Lowriders, released on 10 October, added new missions given by Lamar (Slink Johnson), eight vehicles, two weapons (the machete and the machine-pistol), and customization options, including new clothing items and tattoos. It also introduced a new vehicle shop, Benny's Original Motor Works, which allows players to modify lowriders, including upgrades such as interior customisation, hydraulics, and decals. Halloween Surprise, released on 29 October, introduced two Halloween-themed vehicles, the flashlight, and additional masks and ornaments, along with slasher-themed Adversary Modes; the content featured in this update was only temporary and was removed on 16 November. The Executives and Other Criminals update released on 15 December and added new customisable Penthouse Apartments, over 20 vehicles (including purchasable superyachts), and a game mode called Extraction, as well as the ability to form organisations of players and access exclusive missions. The Festive Surprise update returned on 21 December with snowfall, both new and old festive-themed clothes and masks, and a new car. It also added a new Adversary Mode, which was released on 23 December.

===2016===
An update released on 28 January 2016 added a new Adversary Mode called Drop Zone and two sports cars. The Be My Valentine update launched on 10 February and, in addition to the content featured in the previous Valentine's Day-themed update, introduced new outfits, cars, and a couple-themed Adversary Mode. The Lowriders: Custom Classics update, released on 15 March, added seven vehicles available for customisation at Benny's Original Motor Works, along with new weapons, clothes, and an Adversary Mode called Sumo. Further Adventures in Finance and Felony was released on 7 June and added executive offices and cargo warehouses, available for purchase to all players who are part of an organisation, as well as new organisation-related missions, challenges, vehicles, clothing, weapon attachments, and an Adversary Mode called Trading Places. The Cunning Stunts update, released on 12 July, added 13 new vehicles and 16 stunt races.

The Bikers update, released on 4 October, introduced motorcycle clubs, which function similarly to organisations and come with purchasable clubhouses and businesses, such as counterfeit cash factories and weed farms, as well as club-related missions given by Malc (Walter Mudu), a character first introduced in Grand Theft Auto IV: The Lost and Damned. The update also added new bikes, biker-themed weapons, tattoos, and clothing items, and a new Adversary Mode. Released on 8 November, the Deadline update added a new Adversary Mode compared by critics to the light cycle races from Disney's Tron film franchise, specifically those seen in the 2010 film, Tron: Legacy. 13 December saw the release of both the Import/Export and Festive Surprise 2016 updates. The former, an expansion to the Finance and Felony update, introduced vehicle warehouses and Special Vehicle Work missions available to all players who are part of organisations. The latter added more Christmas-themed content to the game.

===2017===
Cunning Stunts: Special Vehicle Circuit, released on 14 March 2017, introduced special vehicle stunt races and 20 additional races. The Gunrunning update was released on 13 June and introduced purchasable bunkers, which players can turn into illegal weaponry research, storage, and production facilities. It also introduced new vehicles such as armoured personnel carriers and weaponised off-road cars, and the Mobile Operations Center (MOC), a semi-trailer incorporating a workshop where players can customise their weapons and vehicles. Smuggler's Run, released on 29 August, added purchasable hangars and a new business: air cargo smuggling. The update also introduced a number of new aircraft, which can be stored inside the hangars, and a new Adversary Mode.

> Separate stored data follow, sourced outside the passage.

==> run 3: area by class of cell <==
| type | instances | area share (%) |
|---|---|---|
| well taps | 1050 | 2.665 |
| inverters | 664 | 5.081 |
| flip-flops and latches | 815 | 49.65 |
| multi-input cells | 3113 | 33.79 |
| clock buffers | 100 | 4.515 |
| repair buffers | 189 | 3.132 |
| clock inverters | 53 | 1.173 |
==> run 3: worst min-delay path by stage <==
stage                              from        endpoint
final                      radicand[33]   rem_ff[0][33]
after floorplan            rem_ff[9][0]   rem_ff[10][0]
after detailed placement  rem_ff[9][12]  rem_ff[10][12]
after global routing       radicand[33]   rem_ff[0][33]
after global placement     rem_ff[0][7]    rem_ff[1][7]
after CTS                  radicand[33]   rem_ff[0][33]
## src/tpec_pkg.sv

```systemverilog
// ----------------------------------------------------------------------------
// tpec_pkg
// Shared widths, note thresholds and effect codes for the pattern event
// converter.
// ----------------------------------------------------------------------------
package tpec_pkg;

  localparam int PERIOD_W = 12;
  localparam int NOTE_W   = 6;
  localparam int INS_W    = 7;
  localparam int VOL_W    = 7;
  localparam int FX_W     = 4;
  localparam int PARAM_W  = 8;
  localparam int EVENT_W  = NOTE_W + INS_W + VOL_W + FX_W + PARAM_W;
  localparam int NUM_THR  = 12;

  typedef logic [PERIOD_W-1:0] period_t;
  typedef logic [FX_W-1:0]     fx_t;
  typedef logic [PARAM_W-1:0]  param_t;

  // Upper period bound of each semitone once the period is normalized so
  // that bit 11 is set: floor(13696 * 2^(-(43+2i)/24)).
  localparam period_t NOTE_THR [NUM_THR] = '{
    12'd3955, 12'd3733, 12'd3524, 12'd3326, 12'd3139, 12'd2963,
    12'd2797, 12'd2640, 12'd2492, 12'd2352, 12'd2220, 12'd2095
  };
  // note = 12*shift + 21 + count - 36
  localparam logic [7:0] NOTE_BIAS = 8'd15;

  localparam logic [NOTE_W-1:0]  NOTE_EMPTY  = '1;
  localparam logic [VOL_W-1:0]   VOL_EMPTY   = '1;
  localparam fx_t                FX_EMPTY    = '1;
  localparam param_t             PARAM_EMPTY = '1;

  // Source effect numbers
  localparam fx_t SRC_ARP       = 4'h0;
  localparam fx_t SRC_PORTA_UP  = 4'h1;
  localparam fx_t SRC_PORTA_DN  = 4'h2;
  localparam fx_t SRC_TONE      = 4'h3;
  localparam fx_t SRC_VIB       = 4'h4;
  localparam fx_t SRC_TONE_VS   = 4'h5;
  localparam fx_t SRC_VIB_VS    = 4'h6;
  localparam fx_t SRC_TREM      = 4'h7;
  localparam fx_t SRC_PAN       = 4'h8;
  localparam fx_t SRC_OFFSET    = 4'h9;
  localparam fx_t SRC_VSLIDE    = 4'hA;
  localparam fx_t SRC_JUMP      = 4'hB;
  localparam fx_t SRC_SET_VOL   = 4'hC;
  localparam fx_t SRC_BREAK     = 4'hD;
  localparam fx_t SRC_EXT       = 4'hE;
  localparam fx_t SRC_SPEED     = 4'hF;

  // Source extended sub-commands
  localparam fx_t SX_FILTER     = 4'h0;
  localparam fx_t SX_FINE_UP    = 4'h1;
  localparam fx_t SX_FINE_DN    = 4'h2;
  localparam fx_t SX_GLISS      = 4'h3;
  localparam fx_t SX_VIB_WAVE   = 4'h4;
  localparam fx_t SX_FINETUNE   = 4'h5;
  localparam fx_t SX_LOOP       = 4'h6;
  localparam fx_t SX_TREM_WAVE  = 4'h7;
  localparam fx_t SX_PAN        = 4'h8;
  localparam fx_t SX_RETRIG     = 4'h9;
  localparam fx_t SX_FVOL_UP    = 4'hA;
  localparam fx_t SX_FVOL_DN    = 4'hB;
  localparam fx_t SX_CUT        = 4'hC;
  localparam fx_t SX_DELAY      = 4'hD;
  localparam fx_t SX_PDELAY     = 4'hE;
  localparam fx_t SX_INV_LOOP   = 4'hF;

  // Target effect numbers
  localparam fx_t DST_SPEED     = 4'd0;
  localparam fx_t DST_VIB       = 4'd1;
  localparam fx_t DST_BREAK     = 4'd2;
  localparam fx_t DST_PORTA_DN  = 4'd3;
  localparam fx_t DST_PORTA_UP  = 4'd4;
  localparam fx_t DST_ARP       = 4'd6;
  localparam fx_t DST_PAN       = 4'd7;
  localparam fx_t DST_MISC      = 4'd8;
  localparam fx_t DST_JUMP      = 4'd9;
  localparam fx_t DST_TREM      = 4'd10;
  localparam fx_t DST_VSLIDE    = 4'd11;
  localparam fx_t DST_EXT       = 4'd12;
  localparam fx_t DST_TONE      = 4'd13;
  localparam fx_t DST_OFFSET    = 4'd14;

  // Target misc-group sub-commands (upper parameter nibble)
  localparam fx_t MSC_VIBVS_UP  = 4'd0;
  localparam fx_t MSC_VIBVS_DN  = 4'd1;
  localparam fx_t MSC_TONVS_UP  = 4'd2;
  localparam fx_t MSC_TONVS_DN  = 4'd3;
  localparam fx_t MSC_INV_LOOP  = 4'd4;
  localparam fx_t MSC_FILTER    = 4'd5;

  // Target extended sub-commands (upper parameter nibble)
  localparam fx_t EXT_FINE_UP   = 4'd0;
  localparam fx_t EXT_FINE_DN   = 4'd1;
  localparam fx_t EXT_FVOL_UP   = 4'd2;
  localparam fx_t EXT_FVOL_DN   = 4'd3;
  localparam fx_t EXT_VIB_WAVE  = 4'd4;
  localparam fx_t EXT_TREM_WAVE = 4'd5;
  localparam fx_t EXT_RETRIG    = 4'd6;
  localparam fx_t EXT_CUT       = 4'd7;
  localparam fx_t EXT_DELAY     = 4'd8;
  localparam fx_t EXT_LOOP      = 4'd11;
  localparam fx_t EXT_PDELAY    = 4'd12;

  // Two BCD digits of a value 0..64; tens by multiply-shift (exact below 69).
  function automatic param_t to_bcd(input logic [6:0] v);
    logic [10:0] prod;
    logic [3:0]  tens;
    logic [6:0]  t10;
    logic [6:0]  ones;
    prod = {4'b0, v} * 11'd13;
    tens = prod[10:7];
    t10  = {3'b0, tens} * 7'd10;
    ones = v - t10;
    return {tens, ones[3:0]};
  endfunction

endpackage

```

## src/tracker_pattern_event_converter_core.sv

```systemverilog
// ----------------------------------------------------------------------------
// tracker_pattern_event_converter_core
// Repacks one four-byte tracker pattern event into a 32-bit event word.
// ----------------------------------------------------------------------------
//
//  channel  | ports                                  | transfer
//  ---------+----------------------------------------+---------------------------
//  input    | start, busy, in_event_byte0..3         | start high, busy low
//  result   | out_strobe, out_packed_event           | every cycle out_strobe high
//
//  One event per clock while busy is low. The event bytes land in the input
//  register, the conversion settles between that and the result register,
//  and the result shows for one cycle with out_strobe.
//  Reset (rst_n low, synchronous) clears both valid flags and holds busy
//  high; busy drops in the cycle after reset is released and stays low.
//  The receiver cannot stall; the pipe never holds an event back.
//
module tracker_pattern_event_converter_core
  import tpec_pkg::*;
(
  input  logic               clk,
  input  logic               rst_n,
  input  logic               start,
  output logic               busy,
  input  logic [7:0]         in_event_byte0,
  input  logic [7:0]         in_event_byte1,
  input  logic [7:0]         in_event_byte2,
  input  logic [7:0]         in_event_byte3,
  output logic               out_strobe,
  output logic [EVENT_W-1:0] out_packed_event
);

  // --------------------------------------------------------------------------
  // Input register
  // --------------------------------------------------------------------------
  logic       busy_r;
  logic       in_vld_r;
  logic [7:0] b0_r, b1_r, b2_r, b3_r;
  logic       accept;

  assign busy   = busy_r;
  assign accept = start && !busy_r;

  always_ff @(posedge clk) begin
    if (!rst_n) begin
      busy_r   <= 1'b1;
      in_vld_r <= 1'b0;
    end else begin
      busy_r   <= 1'b0;
      in_vld_r <= accept;
    end
  end

  always_ff @(posedge clk) begin
    if (accept) begin
      b0_r <= in_event_byte0;
      b1_r <= in_event_byte1;
      b2_r <= in_event_byte2;
      b3_r <= in_event_byte3;
    end
  end

  // --------------------------------------------------------------------------
  // Field split
  // --------------------------------------------------------------------------
  period_t          period;
  logic [7:0]       ins_raw;
  logic [INS_W-1:0] ins;
  fx_t              fx;
  param_t           par;
  fx_t              par_hi;
  fx_t              par_lo;

  assign period  = {b0_r[3:0], b1_r};
  assign ins_raw = {b0_r[7:4], b2_r[7:4]} - 8'd1;   // instrument zero wraps
  assign ins     = ins_raw[INS_W-1:0];
  assign fx      = b2_r[3:0];
  assign par     = b3_r;
  assign par_hi  = par[7:4];
  assign par_lo  = par[3:0];

  // --------------------------------------------------------------------------
  // Period to note
  // Normalize the period so bit 11 is set; each left shift is one octave
  // (12 semitones). Within the octave the semitone is the count of
  // thresholds the normalized period does not exceed.
  // --------------------------------------------------------------------------
  logic [3:0]        lz;
  period_t           pnorm;
  logic [3:0]        thr_cnt;
  logic [7:0]        note_sum;
  logic [NOTE_W-1:0] note;

  always_comb begin
    lz = 4'd0;
    for (int i = 0; i < PERIOD_W; i++) begin
      if (period[i]) lz = 4'(PERIOD_W - 1 - i);
    end
  end

  assign pnorm = period << lz;

  always_comb begin
    thr_cnt = 4'd0;
    for (int i = 0; i < NUM_THR; i++) begin
      thr_cnt = thr_cnt + {3'b0, (pnorm <= NOTE_THR[i])};
    end
  end

  assign note_sum = ({4'b0, lz} << 3) + ({4'b0, lz} << 2) + {4'b0, thr_cnt} - NOTE_BIAS;
  assign note     = (period == '0) ? NOTE_EMPTY : note_sum[NOTE_W-1:0];

  // --------------------------------------------------------------------------
  // Panning scale: floor(x*64/255) = (64x + x/4 + 1) >> 8 for byte x
  // --------------------------------------------------------------------------
  logic [14:0] pan_sum;
  logic [6:0]  pan_v;

  assign pan_sum = {1'b0, par, 6'b0} + {9'b0, par[7:2]} + 15'd1;
  assign pan_v   = pan_sum[14:8];

  // --------------------------------------------------------------------------
  // Effect remap
  // --------------------------------------------------------------------------
  fx_t              fx_out;
  param_t           par_out;
  logic [VOL_W-1:0] vol;

  always_comb begin
    fx_out  = fx;
    par_out = par;
    vol     = VOL_EMPTY;
    unique case (fx)
      SRC_ARP: begin
        if (par != '0) begin
          fx_out = DST_ARP;
        end else begin
          fx_out  = FX_EMPTY;
          par_out = PARAM_EMPTY;
        end
      end
      SRC_PORTA_UP: fx_out = DST_PORTA_UP;
      SRC_PORTA_DN: fx_out = DST_PORTA_DN;
      SRC_TONE:     fx_out = DST_TONE;
      SRC_VIB:      fx_out = DST_VIB;
      SRC_TONE_VS: begin
        fx_out  = DST_MISC;
        par_out = (par_lo != '0) ? {MSC_TONVS_DN, par_lo} : {MSC_TONVS_UP, par_hi};
      end
      SRC_VIB_VS: begin
        fx_out  = DST_MISC;
        par_out = (par_lo != '0) ? {MSC_VIBVS_DN, par_lo} : {MSC_VIBVS_UP, par_hi};
      end
      SRC_TREM: fx_out = DST_TREM;
      SRC_PAN: begin
        fx_out  = DST_PAN;
        par_out = to_bcd(pan_v);
      end
      SRC_OFFSET: fx_out = DST_OFFSET;
      SRC_VSLIDE: fx_out = DST_VSLIDE;
      SRC_JUMP:   fx_out = DST_JUMP;
      SRC_SET_VOL: begin
        vol     = par[VOL_W-1:0];
        fx_out  = FX_EMPTY;
        par_out = PARAM_EMPTY;
      end
      SRC_BREAK: fx_out = DST_BREAK;
      SRC_EXT: begin
        fx_out = DST_EXT;
        unique case (par_hi) inside
          SX_FILTER: begin
            fx_out  = DST_MISC;
            par_out = {MSC_FILTER, par_lo};
          end
          SX_FINE_UP:   par_out = {EXT_FINE_UP, par_lo};
          SX_FINE_DN:   par_out = {EXT_FINE_DN, par_lo};
          SX_GLISS, SX_FINETUNE: begin
            fx_out  = FX_EMPTY;
            par_out = PARAM_EMPTY;
          end
          SX_VIB_WAVE:  par_out = {EXT_VIB_WAVE, par_lo};
          SX_LOOP:      par_out = {EXT_LOOP, par_lo};
          SX_TREM_WAVE: par_out = {EXT_TREM_WAVE, par_lo};
          SX_PAN: begin
            fx_out  = DST_PAN;
            par_out = to_bcd({1'b0, par_lo, 2'b0});
          end
          SX_RETRIG:    par_out = {EXT_RETRIG, par_lo};
          SX_FVOL_UP:   par_out = {EXT_FVOL_UP, par_lo};
          SX_FVOL_DN:   par_out = {EXT_FVOL_DN, par_lo};
          SX_CUT:       par_out = {EXT_CUT, par_lo};
          SX_DELAY:     par_out = {EXT_DELAY, par_lo};
          SX_PDELAY:    par_out = {EXT_PDELAY, par_lo};
          SX_INV_LOOP: begin
            fx_out  = DST_MISC;
            par_out = {MSC_INV_LOOP, par_lo};
          end
          default: begin
            fx_out  = FX_EMPTY;
            par_out = PARAM_EMPTY;
          end
        endcase
      end
      SRC_SPEED: fx_out = DST_SPEED;
      default:   fx_out = DST_SPEED;
    endcase
  end

  // --------------------------------------------------------------------------
  // Result register
  // --------------------------------------------------------------------------
  logic               out_strobe_r;
  logic [EVENT_W-1:0] out_event_r;

  always_ff @(posedge clk) begin
    if (!rst_n) begin
      out_strobe_r <= 1'b0;
    end else begin
      out_strobe_r <= in_vld_r;
    end
  end

  always_ff @(posedge clk) begin
    if (in_vld_r) begin
      out_event_r <= {par_out, fx_out, vol, ins, note};
    end
  end

  assign out_strobe       = out_strobe_r;
  assign out_packed_event = out_event_r;

endmodule

```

The Doomsday Heist, released on 12 December, added a new take on heists. The eponymous Doomsday Heist, longer and more profitable than any of the original heists, is split into three "acts", which can be completed by a group of 2–4 players from start to finish. Each act features its own setup missions, half of which take place in freemode and can be sabotaged by other players. The update also introduced a new type of properties—underground facilities—which are required for the heist, a large extent of military-grade weapons and vehicles (including a tilt-rotor aircraft and a jetpack), and a new radio station (blonded Los Santos 97.8 FM, hosted by Frank Ocean). Later that month, the Festive Surprise update returned with new and old holiday-themed content.

===2018===
Released on 20 March 2018, Southern San Andreas Super Sport Series added new races, vehicles, and game modes. The After Hours update, released on 24 July, introduced a new nightlife-related business, alongside the return of "Gay" Tony Prince (David Kenner) from Grand Theft Auto: The Ballad of Gay Tony, who helps players run their nightclubs. Each club features an underground section that can be used to smuggle goods produced by the player's other businesses, such as drugs and weapons. The update also added new missions, vehicles, clothing items, one weapon (the Stone Hatchet), and songs by real-life DJs Solomun, Tale of Us, Dixon, and The Black Madonna, which play on a new radio station called LS-UR. All four DJs can also be hired to perform at the player's club, after assisting them with a favor. One of the vehicles introduced in the update, the Oppressor Mk II (a hovering motorcycle that can be equipped with machine guns, homing missiles, and flare countermeasures), has since gained notoriety within the game's community for facilitating griefing.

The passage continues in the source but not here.